BRIEF. Give again, unaltered, the lines of the listing below that run from the line having "t96 = x[16] ^ x[22];" through the line having "t115 = t60 ^ x[7];".
- - -
What follows belongs to an exercise in optimizing a design on an open flow for small area, a short achievable clock period and few clock cycles per item; a production flow would make more cautious choices. The RTL of this run was laid out without a check of its function. No activity file was given, so power comes from the tool's default toggle rates.

### config.mk
export PLATFORM = sky130hd
export DESIGN_NAME = facet_tile
export DESIGN_NICKNAME = facet_tile
export VERILOG_FILES = /design/flow/design.v
export SDC_FILE = /design/flow/constraint.sdc
export NUM_CORES = 4
export LEC_CHECK = 0
export CAP_MARGIN = 20
export CORE_MARGIN = 2
export CORE_UTILIZATION = 40
export PLACE_DENSITY = 0.6
export SLEW_MARGIN = 20
### constraint.sdc
create_clock -name core_clock -period 10.0 [get_ports {clk}]
set_input_delay 2.0000 -clock core_clock [delete_from_list [all_inputs] [get_ports {clk}]]
set_output_delay 2.0000 -clock core_clock [all_outputs]
set_load 0.01 [all_outputs]
### design.v
module facet_tile (
    input  wire        clk,
    input  wire        rst,
    input  wire        start,
    input  wire [1:0]  cls,           
    input  wire [31:0] crc_in,        
    output wire        idle,
    input  wire        in_valid,
    input  wire [7:0]  in_data,
    output wire        in_ready,
    output reg         out_valid,
    output reg  [63:0] out_data,
    input  wire        out_ready,
    output reg         done,
    output wire [3:0]  done_cause,    
    output wire [7:0]  done_offset,   
    output wire [31:0] done_arg,      
    output wire [31:0] done_crc       
);
    localparam [3:0] P_HDR   = 4'd0,
                     P_U1    = 4'd1,
                     P_C1    = 4'd2,
                     P_E     = 4'd3,
                     P_B1    = 4'd4,
                     P_B2    = 4'd5,
                     P_BMAP  = 4'd6,
                     P_NLEN  = 4'd7,
                     P_NCOD  = 4'd8,
                     P_TRAIL = 4'd9;    
    reg         busy;
    reg         idle_r;       
    reg  [1:0]  cls_q;
    reg  [8:0]  idx;          
    reg  [3:0]  pst;          
    reg         fail;         
    reg  [3:0]  cause;
    reg  [7:0]  offset;
    reg  [31:0] arg;
    reg  [31:0] crc;
    reg  [10:0] p_last;       
    reg         rdy;
    reg         v0, v1;
    reg  [7:0]  h0, h1;
    reg         pend;
    reg  [9:0]  pend_l;
    reg  [7:0]  code_st;
    reg  [7:0]  len_st;       
    reg         bm;           
    reg         run_act;
    reg  [9:0]  run_l;        
    reg  [7:0]  run_code;     
    reg  [2:0]  q;            
    reg  [6:0]  bcnt;         
    reg         ofin;         
    assign idle        = idle_r;
    assign in_ready    = rdy;
    assign done_cause  = cause;
    assign done_offset = offset;
    assign done_arg    = arg;
    assign done_crc    = crc;
    function [31:0] crc64;
        input [31:0] c;
        input [63:0] d;
        reg [31:0] x;
        reg t0;
        reg t1;
        reg t2;
        reg t3;
        reg t4;
        reg t5;
        reg t6;
        reg t7;
        reg t8;
        reg t9;
        reg t10;
        reg t11;
        reg t12;
        reg t13;
        reg t14;
        reg t15;
        reg t16;
        reg t17;
        reg t18;
        reg t19;
        reg t20;
        reg t21;
        reg t22;
        reg t23;
        reg t24;
        reg t25;
        reg t26;
        reg t27;
        reg t28;
        reg t29;
        reg t30;
        reg t31;
        reg t32;
        reg t33;
        reg t34;
        reg t35;
        reg t36;
        reg t37;
        reg t38;
        reg t39;
        reg t40;
        reg t41;
        reg t42;
        reg t43;
        reg t44;
        reg t45;
        reg t46;
        reg t47;
        reg t48;
        reg t49;
        reg t50;
        reg t51;
        reg t52;
        reg t53;
        reg t54;
        reg t55;
        reg t56;
        reg t57;
        reg t58;
        reg t59;
        reg t60;
        reg t61;
        reg t62;
        reg t63;
        reg t64;
        reg t65;
        reg t66;
        reg t67;
        reg t68;
        reg t69;
        reg t70;
        reg t71;
        reg t72;
        reg t73;
        reg t74;
        reg t75;
        reg t76;
        reg t77;
        reg t78;
        reg t79;
        reg t80;
        reg t81;
        reg t82;
        reg t83;
        reg t84;
        reg t85;
        reg t86;
        reg t87;
        reg t88;
        reg t89;
        reg t90;
        reg t91;
        reg t92;
        reg t93;
        reg t94;
        reg t95;
        reg t96;
        reg t97;
        reg t98;
        reg t99;
        reg t100;
        reg t101;
        reg t102;
        reg t103;
        reg t104;
        reg t105;
        reg t106;
        reg t107;
        reg t108;
        reg t109;
        reg t110;
        reg t111;
        reg t112;
        reg t113;
        reg t114;
        reg t115;
        reg t116;
        reg t117;
        reg t118;
        reg t119;
        reg t120;
        reg t121;
        reg t122;
        reg t123;
        reg t124;
        reg t125;
        reg t126;
        reg t127;
        reg t128;
        reg t129;
        reg t130;
        reg t131;
        reg t132;
        reg t133;
        reg t134;
        reg t135;
        reg t136;
        reg t137;
        reg t138;
        reg t139;
        reg t140;
        reg t141;
        reg t142;
        reg t143;
        reg t144;
        reg t145;
        reg t146;
        reg t147;
        reg t148;
        reg t149;
        reg t150;
        begin
            x = c ^ d[31:0];
            t0 = d[32] ^ d[55];
            t1 = d[38] ^ d[47];
            t2 = x[14] ^ x[18];
            t3 = d[33] ^ d[52];
            t4 = d[34] ^ d[57];
            t5 = x[0] ^ x[11];
            t6 = x[1] ^ x[12];
            t7 = d[35] ^ x[15];
            t8 = d[36] ^ d[45];
            t9 = d[42] ^ d[58];
            t10 = d[48] ^ x[29];
            t11 = d[49] ^ x[30];
            t12 = d[50] ^ x[31];
            t13 = d[51] ^ x[13];
            t14 = d[53] ^ d[54];
            t15 = d[37] ^ d[46];
            t16 = d[43] ^ x[24];
            t17 = d[44] ^ x[25];
            t18 = x[16] ^ x[28];
            t19 = d[61] ^ t2;
            t20 = t0 ^ x[26];
            t21 = d[41] ^ d[59];
            t22 = d[60] ^ x[2];
            t23 = d[62] ^ d[63];
            t24 = x[4] ^ x[27];
            t25 = t1 ^ x[22];
            t26 = d[39] ^ x[6];
            t27 = d[40] ^ x[7];
            t28 = x[10] ^ x[21];
            t29 = d[56] ^ x[17];
            t30 = t3 ^ t11;
            t31 = t6 ^ x[23];
            t32 = t9 ^ x[3];
            t33 = t18 ^ x[5];
            t34 = x[19] ^ x[20];
            t35 = t4 ^ t10;
            t36 = t5 ^ t17;
            t37 = t16 ^ x[8];
            t38 = t24 ^ x[9];
            t39 = t7 ^ t8;
            t40 = t12 ^ t14;
            t41 = t15 ^ t28;
            t42 = t7 ^ t13;
            t43 = t21 ^ x[13];
            t44 = t22 ^ t27;
            t45 = d[55] ^ t25;
            t46 = d[58] ^ x[27];
            t47 = d[63] ^ x[17];
            t48 = d[35] ^ t26;
            t49 = d[56] ^ t23;
            t50 = t1 ^ x[15];
            t51 = t8 ^ t13;
            t52 = t34 ^ x[21];
            t53 = d[59] ^ t19;
            t54 = t4 ^ t20;
            t55 = t29 ^ t31;
            t56 = t30 ^ t37;
            t57 = t33 ^ x[23];
            t58 = d[33] ^ d[41];
            t59 = d[36] ^ d[39];
            t60 = d[37] ^ d[60];
            t61 = d[38] ^ d[61];
            t62 = d[43] ^ x[18];
            t63 = d[44] ^ d[53];
            t64 = d[45] ^ x[30];
            t65 = d[46] ^ x[10];
            t66 = d[54] ^ d[57];
            t67 = d[62] ^ x[3];
            t68 = x[0] ^ x[4];
            t69 = x[8] ^ x[14];
            t70 = x[11] ^ x[25];
            t71 = x[12] ^ x[22];
            t72 = x[26] ^ x[31];
            t73 = d[34] ^ t2;
            t74 = d[42] ^ t3;
            t75 = d[56] ^ t14;
            t76 = t5 ^ t22;
            t77 = t23 ^ t26;
            t78 = t65 ^ t70;
            t79 = d[40] ^ t20;
            t80 = d[59] ^ t38;
            t81 = d[60] ^ t49;
            t82 = t19 ^ t75;
            t83 = t21 ^ t40;
            t84 = t35 ^ t41;
            t85 = t36 ^ x[9];
            t86 = t42 ^ t71;
            t87 = d[32] ^ d[41];
            t88 = d[38] ^ d[55];
            t89 = d[48] ^ x[19];
            t90 = d[50] ^ x[20];
            t91 = d[53] ^ x[29];
            t92 = x[1] ^ x[3];
            t93 = x[5] ^ x[23];
            t94 = x[10] ^ x[24];
            t95 = x[16] ^ x[21];
            t96 = x[16] ^ x[22];
            t97 = d[39] ^ t10;
            t98 = d[40] ^ t0;
            t99 = d[41] ^ t46;
            t100 = d[49] ^ t47;
            t101 = d[51] ^ t6;
            t102 = d[52] ^ t9;
            t103 = d[58] ^ t12;
            t104 = d[63] ^ t18;
            t105 = t4 ^ t17;
            t106 = t5 ^ t63;
            t107 = t10 ^ t14;
            t108 = t11 ^ t68;
            t109 = t13 ^ t22;
            t110 = t15 ^ t29;
            t111 = t16 ^ t66;
            t112 = t21 ^ t23;
            t113 = t27 ^ t72;
            t114 = t27 ^ x[11];
            t115 = t60 ^ x[7];
            t116 = d[54] ^ t19;
            t117 = d[57] ^ t43;
            t118 = d[61] ^ t32;
            t119 = d[62] ^ t50;
            t120 = t0 ^ t74;
            t121 = t8 ^ t31;
            t122 = t9 ^ t41;
            t123 = t12 ^ t35;
            t124 = t15 ^ t52;
            t125 = t16 ^ t42;
            t126 = t20 ^ t44;
            t127 = t24 ^ t30;
            t128 = t25 ^ t38;
            t129 = t25 ^ x[6];
            t130 = t26 ^ t107;
            t131 = t32 ^ t34;
            t132 = t36 ^ t37;
            t133 = t39 ^ t43;
            t134 = t39 ^ x[16];
            t135 = t40 ^ t69;
            t136 = t44 ^ t108;
            t137 = t48 ^ t73;
            t138 = t50 ^ t58;
            t139 = t51 ^ t78;
            t140 = t77 ^ x[15];
            t141 = t105 ^ x[13];
            t142 = d[47] ^ t56;
            t143 = d[52] ^ t45;
            t144 = t33 ^ t84;
            t145 = t53 ^ x[28];
            t146 = t54 ^ t67;
            t147 = t55 ^ t130;
            t148 = t61 ^ t80;
            t149 = t82 ^ x[2];
            t150 = t85 ^ t143;
            crc64[0] = x[19] ^ t3 ^ t29 ^ t59 ^ t62 ^ t46 ^ t43 ^ t76 ^ t45 ^ t144;
            crc64[1] = d[40] ^ t60 ^ t11 ^ t48 ^ t106 ^ t35 ^ t25 ^ t55 ^ t131 ^ t145;
            crc64[2] = x[18] ^ d[62] ^ t61 ^ t52 ^ t97 ^ t103 ^ t111 ^ t31 ^ t136 ^ t133;
            crc64[3] = x[24] ^ x[5] ^ x[1] ^ t12 ^ t11 ^ t69 ^ t17 ^ t96 ^ t59 ^ t112 ^ t109 ^ t98 ^ t118 ^ t124;
            crc64[4] = t38 ^ t19 ^ t131 ^ t79 ^ t140 ^ t57 ^ t139 ^ t123;
            crc64[5] = d[48] ^ d[38] ^ x[24] ^ x[20] ^ d[36] ^ t2 ^ t77 ^ t54 ^ t136 ^ t86;
            crc64[6] = x[8] ^ d[43] ^ x[23] ^ t7 ^ t92 ^ t100 ^ t78 ^ t44 ^ t45 ^ t123 ^ t145;
            crc64[7] = x[28] ^ d[44] ^ d[50] ^ x[17] ^ t93 ^ t41 ^ t56 ^ t86 ^ t146 ^ t148;
            crc64[8] = t3 ^ t91 ^ t94 ^ t36 ^ t103 ^ t51 ^ t128 ^ t137 ^ t57 ^ t81;
            crc64[9] = x[25] ^ d[63] ^ t58 ^ t64 ^ t95 ^ t46 ^ t31 ^ t125 ^ t82 ^ t129 ^ t126;
            crc64[10] = x[29] ^ t72 ^ t93 ^ t28 ^ t115 ^ t32 ^ t119 ^ t116 ^ t132;
            crc64[11] = t6 ^ t64 ^ t96 ^ t89 ^ t20 ^ t140 ^ t132 ^ t148;
            crc64[12] = d[37] ^ d[49] ^ d[58] ^ t62 ^ t113 ^ t52 ^ t112 ^ t35 ^ t121 ^ t150;
            crc64[13] = d[35] ^ x[18] ^ x[29] ^ d[42] ^ t90 ^ t47 ^ t33 ^ t106 ^ t54 ^ t121 ^ t142;
            crc64[14] = d[57] ^ d[60] ^ t64 ^ t94 ^ t33 ^ t48 ^ t101 ^ t83 ^ t150;
            crc64[15] = x[31] ^ d[61] ^ t102 ^ t139 ^ t126 ^ t147;
            crc64[16] = x[12] ^ x[27] ^ t67 ^ t15 ^ t20 ^ t114 ^ t117 ^ t149 ^ t142;
            crc64[17] = x[28] ^ x[12] ^ d[55] ^ t89 ^ t32 ^ t38 ^ t81 ^ t138 ^ t135 ^ t141;
            crc64[18] = d[51] ^ x[26] ^ t87 ^ t76 ^ t100 ^ t39 ^ t74 ^ t116 ^ t128 ^ t124;
            crc64[19] = x[15] ^ d[62] ^ t91 ^ t90 ^ t76 ^ t55 ^ t118 ^ t117;
            crc64[20] = x[30] ^ t6 ^ t23 ^ t68 ^ t95 ^ t109 ^ t32 ^ t111 ^ t53;
            crc64[21] = x[31] ^ t18 ^ t24 ^ t59 ^ t92 ^ t49 ^ t36 ^ t19 ^ t84 ^ t138;
            crc64[22] = d[46] ^ d[42] ^ t6 ^ t62 ^ t28 ^ t79 ^ t127 ^ t133 ^ t81;
            crc64[23] = t12 ^ t88 ^ t63 ^ t47 ^ t28 ^ t97 ^ t102 ^ t53;
            crc64[24] = x[0] ^ x[2] ^ x[17] ^ t14 ^ t30 ^ t51 ^ t99 ^ t98 ^ t119 ^ t144;
            crc64[25] = x[11] ^ x[1] ^ t10 ^ t110 ^ t30 ^ t32 ^ t104 ^ t137 ^ t45 ^ t83;
            crc64[26] = t87 ^ t114 ^ t40 ^ t122 ^ t57 ^ t127 ^ t86;
            crc64[27] = x[12] ^ d[34] ^ x[14] ^ x[17] ^ x[29] ^ d[36] ^ t5 ^ t13 ^ t37 ^ t57 ^ t120 ^ t129 ^ t83;
            crc64[28] = x[9] ^ x[30] ^ t17 ^ t73 ^ t115 ^ t125 ^ t120 ^ t147;
            crc64[29] = x[19] ^ x[10] ^ t88 ^ t113 ^ t134 ^ t56 ^ t141 ^ t149;
            crc64[30] = d[39] ^ t34 ^ t110 ^ t99 ^ t134 ^ t85 ^ t135 ^ t146;
            crc64[31] = x[18] ^ x[20] ^ d[33] ^ t66 ^ t29 ^ t1 ^ t39 ^ t101 ^ t104 ^ t122 ^ t79 ^ t80;
        end
    endfunction
    wire [7:0] b = h0;
    wire [8:0] slen_m1 = (9'd256 >> cls_q) - 9'd1;
    wire wr_ok = !out_valid || out_ready;
    wire xfer  = out_valid && out_ready;
    wire       rn_can  = busy && !ofin && !bm && (run_act || pend);
    wire       rn_go   = rn_can && wr_ok;
    wire [9:0] f_l     = run_act ? run_l : pend_l;
    wire       f_on    = f_l[9:3] != bcnt;                    
    wire       f_beat  = f_on || (f_l[2:0] == 3'd7);          
    wire       pend_use = rn_go && !run_act;
    reg  [7:0] ln_plan, ln_sel;
    wire       bt_plan = bm ? (busy && pend) : (rn_can && f_beat);
    integer    k;
    always @(*)
        for (k = 0; k < 8; k = k + 1) begin
            ln_plan[k] = bm ? (busy && pend)
                            : (rn_can && k >= q && (f_on || k <= f_l[2:0]));
            ln_sel[k]  = bm ? pend_l[k] : !run_act;
        end
    wire ip_plain = busy && v0 && (pst != P_NLEN) && (pst != P_BMAP) &&
                    (pst != P_NCOD || !pend);
    wire nlen_go  = busy && v0 && (pst == P_NLEN) && (!pend || idx != slen_m1);
    wire ip_bm    = busy && v0 && (pst == P_BMAP) && !run_act;
    wire ip_acc   = ip_plain || nlen_go || ip_bm;
    wire bm_go    = busy && bm && pend && wr_ok;
    wire [10:0] n_last = p_last + {3'd0, len_st} + 11'd1;
    wire last_byte = (idx == slen_m1 + 9'd1) || (ip_acc && idx == slen_m1);
    wire og_fin    = ofin && wr_ok;
    wire push = in_valid && rdy;
    integer j;
    always @(posedge clk) begin
        if (ip_acc) begin
            h0 <= v1 ? h1 : in_data;
            v0 <= v1 || push;
            h1 <= in_data;
            v1 <= v1 && push;
            rdy <= 1'b1;
        end else begin
            if (!v0) h0 <= in_data;
            else if (!v1) h1 <= in_data;
            v0 <= v0 || push;
            v1 <= v1 || (v0 && push);
            rdy <= !(v1 || (v0 && push));
        end
        begin
            done <= 1'b0;
            if (xfer) begin
                out_valid <= 1'b0;
                crc <= crc64(crc, out_data);
            end
            for (j = 0; j < 8; j = j + 1)
                if (wr_ok && ln_plan[j])
                    out_data[8*j +: 8] <= ln_sel[j] ? code_st : run_code;
            if (wr_ok && bt_plan) begin
                out_valid <= 1'b1;
                bcnt <= bcnt + 7'd1;
                if (bcnt == 7'd127) ofin <= 1'b1;
            end
            if (rn_go) begin
                q <= f_beat ? 3'd0 : f_l[2:0] + 3'd1;
                if (pend_use) begin
                    pend     <= 1'b0;
                    run_code <= code_st;
                    run_l    <= pend_l;
                end
                run_act <= f_on;
            end
            if (bm_go) begin
                if (run_act) begin
                    pend_l[7:0] <= run_l[7:0];
                    run_act <= 1'b0;
                end else if (ip_bm)
                    pend_l[7:0] <= b;
                else
                    pend <= 1'b0;
            end else if (ip_bm) begin
                if (pend) begin
                    run_l[7:0] <= b;
                    run_act <= 1'b1;
                end else begin
                    pend_l[7:0] <= b;
                    pend <= 1'b1;
                end
            end
            if (ip_acc)
                idx <= idx + 9'd1;
            if (ip_bm && idx == 9'd130)
                pst <= P_TRAIL;
            if (nlen_go) begin
                if (idx == slen_m1) begin
                    fail <= 1'b1; cause <= 4'd6; offset <= idx[7:0];
                    pend <= 1'b1; pend_l <= 10'd1023; code_st <= 8'd0;
                    pst <= P_TRAIL;
                end else begin
                    len_st <= b;
                    pst <= P_NCOD;
                end
            end
            if (ip_plain) begin
                case (pst)
                    P_HDR: begin
                        if (b[4:0] != 5'd0) begin
                            fail <= 1'b1; cause <= 4'd4;
                            pend <= 1'b1; pend_l <= 10'd1023; code_st <= 8'd0;
                            pst <= P_TRAIL;
                        end else case (b[7:5])
                            3'd0: pst <= P_U1;
                            3'd1: begin cause <= 4'd14; pst <= P_C1; end
                            3'd7: begin cause <= 4'd15; pst <= P_E;
                                        pend <= 1'b1; pend_l <= 10'd1023; code_st <= 8'd0; end
                            3'd2: if (cls_q != 2'd0) begin
                                      fail <= 1'b1; cause <= 4'd7;
                                      pend <= 1'b1; pend_l <= 10'd1023; code_st <= 8'd0;
                                      pst <= P_TRAIL;
                                  end else begin
                                      bm  <= 1'b1;
                                      pst <= P_B1;
                                  end
                            3'd3: pst <= P_NLEN;
                            default: begin
                                fail <= 1'b1; cause <= 4'd3;
                                pend <= 1'b1; pend_l <= 10'd1023; code_st <= 8'd0;
                                pst <= P_TRAIL;
                            end
                        endcase
                    end
                    P_U1: begin
                        pend <= 1'b1; pend_l <= 10'd1023; code_st <= b;
                        pst <= P_TRAIL;
                    end
                    P_C1: begin
                        arg[7:0] <= b;
                        pend <= 1'b1; pend_l <= 10'd1023; code_st <= 8'd0;
                        pst <= P_TRAIL;
                    end
                    P_E: begin
                        case (idx[2:0])
                            3'd1:    arg[7:0]   <= b;
                            3'd2:    arg[15:8]  <= b;
                            3'd3:    arg[23:16] <= b;
                            default: arg[31:24] <= b;
                        endcase
                        if (idx[2:0] == 3'd4) pst <= P_TRAIL;
                    end
                    P_B1: begin run_code <= b; pst <= P_B2; end
                    P_B2: begin code_st  <= b; pst <= P_BMAP; end
                    P_NCOD: begin
                        if (n_last[10]) begin
                            fail <= 1'b1; cause <= 4'd6; offset <= idx[7:0] - 8'd1;
                            pend <= 1'b1; pend_l <= 10'd1023; code_st <= 8'd0;
                            pst <= P_TRAIL;
                        end else begin
                            pend <= 1'b1; pend_l <= n_last[9:0]; code_st <= b;
                            p_last <= n_last;
                            pst <= (n_last[9:0] == 10'd1023) ? P_TRAIL : P_NLEN;
                        end
                    end
                    default: if (!fail && b != 8'd0) begin    
                        fail <= 1'b1; cause <= 4'd4; offset <= idx[7:0]; arg <= 32'd0;
                    end
                endcase
            end
            if (busy && last_byte && og_fin) begin
                done   <= 1'b1;
                busy   <= 1'b0;
                idle_r <= 1'b1;
            end
            if (!busy) begin
                busy     <= start;
                idle_r   <= !start;
                cls_q    <= cls;
                crc      <= crc_in;
                idx      <= 9'd0;
                pst      <= P_HDR;
                fail     <= 1'b0;
                cause    <= 4'd0;
                offset   <= 8'd0;
                arg      <= 32'd0;
                p_last   <= 11'h7FF;
                pend     <= 1'b0;
                run_act  <= 1'b0;
                bm       <= 1'b0;
                q        <= 3'd0;
                bcnt     <= 7'd0;
                ofin     <= 1'b0;
            end
        end
        if (rst) begin
            busy      <= 1'b0;
            idle_r    <= 1'b1;
            out_valid <= 1'b0;
            done      <= 1'b0;
            v0        <= 1'b0;
            v1        <= 1'b0;
            rdy       <= 1'b1;
        end
    end
endmodule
- - -
SOLUTION.
            t96 = x[16] ^ x[22];
            t97 = d[39] ^ t10;
            t98 = d[40] ^ t0;
            t99 = d[41] ^ t46;
            t100 = d[49] ^ t47;
            t101 = d[51] ^ t6;
            t102 = d[52] ^ t9;
            t103 = d[58] ^ t12;
            t104 = d[63] ^ t18;
            t105 = t4 ^ t17;
            t106 = t5 ^ t63;
            t107 = t10 ^ t14;
            t108 = t11 ^ t68;
            t109 = t13 ^ t22;
            t110 = t15 ^ t29;
            t111 = t16 ^ t66;
            t112 = t21 ^ t23;
            t113 = t27 ^ t72;
            t114 = t27 ^ x[11];
            t115 = t60 ^ x[7];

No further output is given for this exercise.